___ DATA SUPPLIED ___
**config.mk**
```make
export PLATFORM = sky130hd
export DESIGN_NAME = scan_bus_bridge
export DESIGN_NICKNAME = d
export VERILOG_FILES = /design/src/rtl/sbb_pkg.sv /design/src/rtl/sbb_addr_ptr.sv /design/src/rtl/sbb_access_check.sv /design/src/rtl/sbb_sync_timer.sv /design/src/rtl/scan_bus_bridge.sv
export SDC_FILE = /design/constraint.sdc
export NUM_CORES = 1
export LEC_CHECK = 0
export ABC_AREA = 1
export ABC_CLOCK_PERIOD_IN_PS = 2670
export BUFFER_PORTS_ARGS = -buffer_cell sky130_fd_sc_hd__buf_2
export CAP_MARGIN = 20
export CELL_PAD_IN_SITES_DETAIL_PLACEMENT = 0
export CELL_PAD_IN_SITES_GLOBAL_PLACEMENT = 2
export CORE_ASPECT_RATIO = 0.8
export CORE_MARGIN = 2
export CORE_UTILIZATION = 31
export DETAILED_ROUTE_END_ITERATION = 12
export PLACE_DENSITY = 0.83
export SKIP_LAST_GASP = 1
export SLEW_MARGIN = 5
export SYNTH_ARGS = -nofsm -noshare
export SYNTH_HDL_FRONTEND = slang
export SYNTH_SLANG_ARGS = --single-unit
export TNS_END_PERCENT = 5
```
**constraint.sdc**
```tcl
create_clock -name clk -period 2.67 [get_ports clk]
set_input_delay 0.4005 -clock clk [delete_from_list [all_inputs] [get_ports clk]]
set_output_delay 0.4005 -clock clk [all_outputs]
set_load 0.02 [all_outputs]
```
**src/rtl/sbb_pkg.sv**
```systemverilog
package sbb_pkg;
   typedef enum logic [1:0] {
      OP_SINGLE = 2'd0,
      OP_BLOCK  = 2'd1,
      OP_CANCEL = 2'd2,
      OP_SYNC   = 2'd3
   } sbb_op_e;
endpackage

```
**src/rtl/sbb_addr_ptr.sv**
```systemverilog
module sbb_addr_ptr #(
   parameter int AW = 16
) (
   input  logic          clk,
   input  logic          rst_n,
   input  logic          load,
   input  logic [AW-1:0] load_val,
   input  logic          step_en,
   input  logic [1:0]    step_size,
   output logic [AW-1:0] addr
);
   always_ff @(posedge clk or negedge rst_n) begin
      if (!rst_n)       addr <= '0;
      else if (load)    addr <= load_val;
      else if (step_en) addr <= addr + (AW'(1) << step_size);
   end
endmodule

```
**src/rtl/sbb_access_check.sv**
```systemverilog
module sbb_access_check #(
   parameter int          AW        = 16,
   parameter logic [AW:0] MAP_TOP   = 'hE000,
   parameter logic [AW:0] RO_BASE   = 'hC000,
   parameter logic [AW:0] OPEN_TOP  = 'h4000,
   parameter bit          WORD_ONLY = 1'b0
) (
   input  logic [AW-1:0] addr,
   input  logic          is_read,
   input  logic [1:0]    size,
   input  logic          prot,
   output logic          illegal
);
   logic bad_size, misalign, out_map, ro_hit, prot_hit;

   if (WORD_ONLY) begin : g_word_only
      assign bad_size = (size != 2'd2);
   end else begin : g_any_size
      assign bad_size = (size == 2'd3);
   end

   always_comb begin
      case (size)
         2'd1:    misalign = addr[0];
         2'd2:    misalign = |addr[1:0];
         default: misalign = 1'b0;
      endcase
   end

   assign out_map  = {1'b0, addr} >= MAP_TOP;
   assign ro_hit   = !is_read && ({1'b0, addr} >= RO_BASE);
   assign prot_hit = prot && ({1'b0, addr} >= OPEN_TOP);
   assign illegal  = bad_size | misalign | out_map | ro_hit | prot_hit;
endmodule

```
**src/rtl/sbb_sync_timer.sv**
```systemverilog
module sbb_sync_timer #(
   parameter int CW = 8
) (
   input  logic          clk,
   input  logic          rst_n,
   input  logic          load,
   input  logic [CW-1:0] count,
   input  logic          abort,
   output logic          running
);
   logic [CW-1:0] cnt_q;

   always_ff @(posedge clk or negedge rst_n) begin
      if (!rst_n) begin
         running <= 1'b0;
         cnt_q   <= '0;
      end else if (abort) begin
         running <= 1'b0;
      end else if (load) begin
         running <= 1'b1;
         cnt_q   <= count;
      end else if (running) begin
         if (cnt_q < CW'(2)) running <= 1'b0;
         else                cnt_q   <= cnt_q - 1'b1;
      end
   end


   sync_hold_chk: assert property (@(posedge clk) disable iff (!rst_n)
      running && !abort && !load && (cnt_q > CW'(1)) |=> running);
endmodule

```
**src/rtl/scan_bus_bridge.sv**
```systemverilog
module scan_bus_bridge #(
   parameter int          AW        = 16,
   parameter int          DW        = 32,
   parameter int          CW        = 8,
   parameter logic [AW:0] MAP_TOP   = 'hE000,
   parameter logic [AW:0] RO_BASE   = 'hC000,
   parameter logic [AW:0] OPEN_TOP  = 'h4000,
   parameter bit          WORD_ONLY = 1'b0
) (
   input  logic          clk,
   input  logic          rst_n,
   input  logic          upd_dr,
   input  logic          upd_ir,
   input  logic          cap_dr,
   input  logic [1:0]    instr,
   input  logic [AW-1:0] scan_addr,
   input  logic          scan_rd,
   input  logic [1:0]    scan_size,
   input  logic [DW-1:0] scan_wdata,
   input  logic [CW-1:0] scan_count,
   input  logic          prot_mode,
   output logic          bus_req,
   output logic          bus_we,
   output logic [AW-1:0] bus_addr,
   output logic [1:0]    bus_size,
   output logic [DW-1:0] bus_wdata,
   input  logic          bus_ack,
   input  logic          bus_err,
   input  logic [DW-1:0] bus_rdata,
   output logic [DW+1:0] cap_word,
   output logic          in_data_phase
);
   import sbb_pkg::*;

   localparam int CAPW = DW + 2;

   if (AW < 2 || AW > 62) begin : g_bad_aw
      $error("scan_bus_bridge: AW out of range");
   end
   if (DW < 1 || CW < 1) begin : g_bad_width
      $error("scan_bus_bridge: DW and CW must be positive");
   end
   if (MAP_TOP > ((AW+1)'(1) << AW) || RO_BASE > MAP_TOP) begin : g_bad_map
      $error("scan_bus_bridge: address window parameters inconsistent");
   end

   sbb_op_e op;
   assign op = sbb_op_e'(instr);

   logic          req_q, acc_busy, fail_q, err_q, phase_q, rd_q, rd_seen, blk_acc;
   logic [1:0]    size_q;
   logic [DW-1:0] wdata_q, rdata_q;
   logic [CAPW-1:0] cap_q;
   logic [AW-1:0] addr_q;
   logic          sync_run, busy, idle, cancel_hit;
   logic          sgl_addr, sgl_data, blk_dr, blk_ir, sync_go, start, load_wd, done_bus;
   logic [AW-1:0] chk_addr;
   logic          chk_rd, illegal;
   logic [1:0]    chk_size;

   assign busy       = acc_busy | sync_run;
   assign idle       = !busy;
   assign cancel_hit = upd_ir && (op == OP_CANCEL);
   assign sgl_addr   = upd_dr && (op == OP_SINGLE) && !phase_q && idle;
   assign sgl_data   = upd_dr && (op == OP_SINGLE) &&  phase_q && idle;
   assign blk_dr     = upd_dr && (op == OP_BLOCK) && idle;
   assign blk_ir     = upd_ir && (op == OP_BLOCK) && idle && rd_q && rd_seen;
   assign sync_go    = upd_dr && (op == OP_SYNC) && idle;
   assign start      = (sgl_addr && scan_rd) || (sgl_data && !rd_q) || blk_dr || blk_ir;
   assign load_wd    = (sgl_data || blk_dr) && !rd_q;
   assign done_bus   = req_q && bus_ack;

   assign chk_addr = sgl_addr ? scan_addr : addr_q;
   assign chk_rd   = sgl_addr ? scan_rd   : rd_q;
   assign chk_size = sgl_addr ? scan_size : size_q;

   sbb_access_check #(
      .AW(AW), .MAP_TOP(MAP_TOP), .RO_BASE(RO_BASE),
      .OPEN_TOP(OPEN_TOP), .WORD_ONLY(WORD_ONLY)
   ) u_check (
      .addr(chk_addr), .is_read(chk_rd), .size(chk_size),
      .prot(prot_mode), .illegal(illegal)
   );

   sbb_addr_ptr #(.AW(AW)) u_ptr (
      .clk(clk), .rst_n(rst_n), .load(sgl_addr && !cancel_hit), .load_val(scan_addr),
      .step_en(done_bus && !bus_err && !cancel_hit), .step_size(size_q), .addr(addr_q)
   );

   sbb_sync_timer #(.CW(CW)) u_sync (
      .clk(clk), .rst_n(rst_n), .load(sync_go && !cancel_hit),
      .count(scan_count), .abort(cancel_hit), .running(sync_run)
   );

   always_ff @(posedge clk or negedge rst_n) begin
      if (!rst_n) begin
         req_q <= 1'b0; acc_busy <= 1'b0; fail_q <= 1'b0; err_q <= 1'b0;
         phase_q <= 1'b0; rd_q <= 1'b0; rd_seen <= 1'b0; blk_acc <= 1'b0;
         size_q <= '0; wdata_q <= '0;
      end else if (cancel_hit) begin
         req_q <= 1'b0; acc_busy <= 1'b0; fail_q <= 1'b0; err_q <= 1'b0;
         phase_q <= 1'b0;
      end else begin
         if (sgl_addr) begin
            rd_q <= scan_rd; size_q <= scan_size; phase_q <= 1'b1; rd_seen <= 1'b0;
         end
         if (sgl_data && rd_q) begin
            phase_q <= 1'b0; rd_seen <= 1'b1;
         end
         if (blk_dr) phase_q <= 1'b1;
         if (load_wd) wdata_q <= scan_wdata;
         if (start) begin
            acc_busy <= 1'b1;
            err_q    <= 1'b0;
            blk_acc  <= (op == OP_BLOCK);
            if (illegal) fail_q <= 1'b1;
            else         req_q  <= 1'b1;
         end
         if (fail_q) begin
            fail_q <= 1'b0; acc_busy <= 1'b0; err_q <= 1'b1;
            if (!blk_acc && !rd_q) phase_q <= 1'b0;
         end
         if (done_bus) begin
            req_q <= 1'b0; acc_busy <= 1'b0; err_q <= bus_err;
            if (!blk_acc && !rd_q) phase_q <= 1'b0;
         end
      end
   end

   always_ff @(posedge clk or negedge rst_n) begin
      if (!rst_n) begin
         rdata_q <= '0;
         cap_q   <= '0;
      end else begin
         if (done_bus && rd_q) rdata_q <= bus_rdata;
         if (cap_dr) cap_q <= {rdata_q, err_q, busy};
      end
   end

   assign bus_req       = req_q;
   assign bus_we        = !rd_q;
   assign bus_addr      = addr_q;
   assign bus_size      = size_q;
   assign bus_wdata     = wdata_q;
   assign cap_word      = cap_q;
   assign in_data_phase = phase_q;


   req_hold_chk: assert property (@(posedge clk) disable iff (!rst_n)
      bus_req && !bus_ack && !cancel_hit |=> bus_req && $stable(bus_addr) && $stable(bus_we) && $stable(bus_wdata));

   cancel_clear_chk: assert property (@(posedge clk) disable iff (!rst_n)
      cancel_hit |=> !bus_req && !busy && !err_q && !in_data_phase && $stable(bus_addr));

   busy_drop_chk: assert property (@(posedge clk) disable iff (!rst_n)
      upd_dr && busy && !cancel_hit && !done_bus && !fail_q |=> $stable(in_data_phase) && $stable(bus_addr) && $stable(bus_wdata));

   err_clear_chk: assert property (@(posedge clk) disable iff (!rst_n)
      start && !cancel_hit |=> !err_q && busy);

   done_idle_chk: assert property (@(posedge clk) disable iff (!rst_n)
      done_bus && !cancel_hit |=> !bus_req && !acc_busy);

   fail_noreq_chk: assert property (@(posedge clk) disable iff (!rst_n)
      fail_q && !cancel_hit |=> err_q && !bus_req);
endmodule

```
==> impl_metrics.prom <==
# TYPE chip_impl_metric gauge
chip_impl_info{name="outcome",value="finished, final reports clean"} 1
chip_impl_metric{name="number_of_remaining_drc_errors",unit=""} 0
chip_impl_metric{name="fmax",unit="MHz"} 444.5
chip_impl_info{name="synth.top_cells.by_area",value="sky130_fd_sc_hd__dfrtp_1 54%, sky130_fd_sc_hd__nand2_1 10%, sky130_fd_sc_hd__mux2_4 7.3%, sky130_fd_sc_hd__mux2_2 6.2%, sky130_fd_sc_hd__inv_1 3.2%"} 1
chip_impl_metric{name="p_int",unit="W"} 0.005976
chip_impl_metric{name="max_slew_margin",unit="%"} 53.10
chip_impl_metric{name="worst_path_clk_slew",unit="ns"} 0.06
chip_impl_metric{name="hold_ws",unit="ns"} 0.01302
chip_impl_metric{name="postSynthAreaPerCell",unit="µm²"} 10.20
chip_impl_info{name="critical-path-slowest-cell",value="sky130_fd_sc_hd__dfrtp_1"} 1
chip_impl_metric{name="grt_antenna_before_repair",unit=""} 0
chip_impl_metric{name="drv_slew",unit=""} 0
chip_impl_metric{name="routed_via_density",unit=""} 4.462
chip_impl_metric{name="portBuffers",unit=""} 187
chip_impl_metric{name="power.share.clock",unit="%"} 24.6
chip_impl_metric{name="place_hpwl",unit="µm"} 11320
chip_impl_info{name="r2r_end",value="bus_req"} 1
chip_impl_metric{name="final-instance-count-excl-fill",unit=""} 1071
chip_impl_metric{name="setup-tns-final",unit="ns"} 0
chip_impl_metric{name="synth.yosys.seq_area_share",unit="%"} 54.31
chip_impl_metric{name="syn_inst",unit=""} 601
chip_impl_info{name="crit_path_end_kind",value="register"} 1
chip_impl_metric{name="period_utilisation_layout",unit="%"} 84.26
chip_impl_info{name="r2r-start",value="u_sync.running"} 1
chip_impl_info{name="netlist.top_cell.by_area",value="sky130_fd_sc_hd__dfrtp_1"} 1
chip_impl_metric{name="worstSetupPathDepth",unit=""} 13
chip_impl_metric{name="cts_max_path_buffers",unit=""} 2
chip_impl_info{name="critPathLaunch",value="u_sync.running"} 1
chip_impl_metric{name="floorplan.io_pins",unit=""} 188
chip_impl_metric{name="post_route_cells_drive_above_1_share",unit="%"} 38.87
chip_impl_metric{name="path_buf_inv",unit=""} 2
chip_impl_metric{name="post_cts_resize_count",unit=""} 0
chip_impl_metric{name="drtAntennaViolNets",unit=""} 0
chip_impl_metric{name="critPathMaxStageDelay",unit="ns"} 0.39
chip_impl_metric{name="yosys_warnings",unit=""} 0
chip_impl_metric{name="postSynth.asyncResetShare",unit="%"} 100.0
chip_impl_metric{name="drt-total-wl",unit="µm"} 15690
chip_impl_metric{name="floorplan.die_area",unit="µm²"} 20920
chip_impl_metric{name="setup_violations",unit=""} 0
chip_impl_metric{name="diodes",unit=""} 0
chip_impl_metric{name="syn_nets",unit=""} 711
chip_impl_metric{name="seqPwrFrac",unit="%"} 36.2
chip_impl_metric{name="cts_inserted_buffers",unit=""} 17
chip_impl_metric{name="rrSetupSlack",unit="ns"} 0.42
chip_impl_metric{name="finalCoreUtilization",unit="%"} 41.71
chip_impl_metric{name="fp-row-count",unit=""} 45
chip_impl_metric{name="routabilityCongestion",unit=""} 0.8129
chip_impl_metric{name="cts_hold_buffers",unit=""} 0
chip_impl_metric{name="critical_path_data_arrival_time",unit="ns"} 2.58
chip_impl_metric{name="grt_pass1_vias",unit=""} 4686
chip_impl_metric{name="tightest_slew",unit="ns"} 0.7035
chip_impl_metric{name="htree_levels",unit=""} 4
chip_impl_metric{name="fillerInstances",unit=""} 1957
chip_impl_metric{name="critical_path.max_fanout",unit=""} 6
chip_impl_metric{name="crit_required",unit="ns"} 3.00
chip_impl_metric{name="power_switching",unit="W"} 0.003833
chip_impl_metric{name="routed-via-count",unit=""} 4779
chip_impl_info{name="timing.critical_path.from_type",value="register"} 1
chip_impl_metric{name="ys_seq_elements",unit=""} 133
chip_impl_metric{name="p_leak",unit="nW"} 4.296
chip_impl_metric{name="placeable_core_region",unit="µm²"} 19200
chip_impl_metric{name="report.power.total",unit="W"} 0.009810
chip_impl_info{name="critical_path_class",value="reg2reg"} 1
chip_impl_metric{name="hold_viol_final",unit=""} 0
chip_impl_info{name="crit_path_cell_trace",value="inv_1 -> nand2_2 -> nor2_2 -> nand2_2 -> o21ai_0 -> inv_1 -> ha_1 -> or2_2 -> nand3_1 -> nand2_1 -> nand2_1 -> nand4_1 -> a21oi_1"} 1
chip_impl_metric{name="combinationalPowerShare",unit="%"} 39.2
chip_impl_info{name="critPathCapture",value="bus_req"} 1
chip_impl_metric{name="post_cts_setup_repair_bufs",unit=""} 0
chip_impl_info{name="timing.critical_path.max_delay_family",value="simple AND/OR/NAND/NOR gates"} 1
chip_impl_metric{name="post_synth_num_cell_types",unit=""} 44
chip_impl_metric{name="synth-edff-count",unit=""} 0
chip_impl_metric{name="finish.net_count",unit=""} 910
chip_impl_metric{name="finalWorstPathRequiredPeriod",unit="ns"} 2.250
chip_impl_metric{name="flow.area_growth_from_synthesis",unit="%"} 30.67
chip_impl_metric{name="power.density",unit="nW/µm²"} 1225
chip_impl_metric{name="die-height",unit="µm"} 129.8
chip_impl_info{name="tritoncts_clock_tree",value="built"} 1
chip_impl_metric{name="finalClockSkew",unit="ns"} 0.008930
chip_impl_metric{name="clk-insertion-delay-late",unit="ns"} 0.42
chip_impl_info{name="cts-root-buf",value="sky130_fd_sc_hd__clkbuf_16"} 1
chip_impl_metric{name="starting_utilization_of_the_core_area",unit="%"} 31.92
chip_impl_metric{name="synth.top_cell.area_share",unit="%"} 54.31
chip_impl_info{name="synth-main-ff-cell",value="sky130_fd_sc_hd__dfrtp_1"} 1
chip_impl_metric{name="global_route.overflow_total",unit=""} 0
chip_impl_metric{name="groute.usage.overall",unit="%"} 15.57
chip_impl_metric{name="clock_sinks",unit=""} 133
chip_impl_info{name="post_synth_most_frequent_cells",value="164 x sky130_fd_sc_hd__nand2_1, 133 x sky130_fd_sc_hd__dfrtp_1, 53 x sky130_fd_sc_hd__inv_1"} 1
chip_impl_metric{name="worst_r2r_path_depth",unit=""} 13
chip_impl_metric{name="drt_pre_antenna_iters",unit=""} 4
chip_impl_info{name="most_frequent_cell_after_synthesis",value="sky130_fd_sc_hd__nand2_1"} 1
chip_impl_metric{name="floorplan.die.width",unit="µm"} 161.2
chip_impl_info{name="unrepaired_setup_endpoints_after_global_routing",value="false"} 1
chip_impl_metric{name="grt_start_max_net_pins",unit=""} 71
chip_impl_info{name="worstHoldPathType",value="in2async"} 1
chip_impl_metric{name="grt_pass1_wl",unit="µm"} 25220
chip_impl_metric{name="avgRoutedWirePerCell",unit="µm"} 14.65
chip_impl_metric{name="numPlacedInstances",unit=""} 1039
chip_impl_metric{name="ir_drop",unit="mV"} 0.5480
chip_impl_metric{name="drt_iter0_drc",unit=""} 302
chip_impl_metric{name="netlist_area",unit="µm²"} 6128
chip_impl_metric{name="maxCapViolations",unit=""} 0
chip_impl_metric{name="power.switching_fraction",unit="%"} 39.08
___
Look through the entries, and return every line that the word "illegal" appears in.

» ANSWER TO THIS EXERCISE:
   output logic          illegal
   assign illegal  = bad_size | misalign | out_map | ro_hit | prot_hit;
   logic          chk_rd, illegal;
      .prot(prot_mode), .illegal(illegal)
            if (illegal) fail_q <= 1'b1;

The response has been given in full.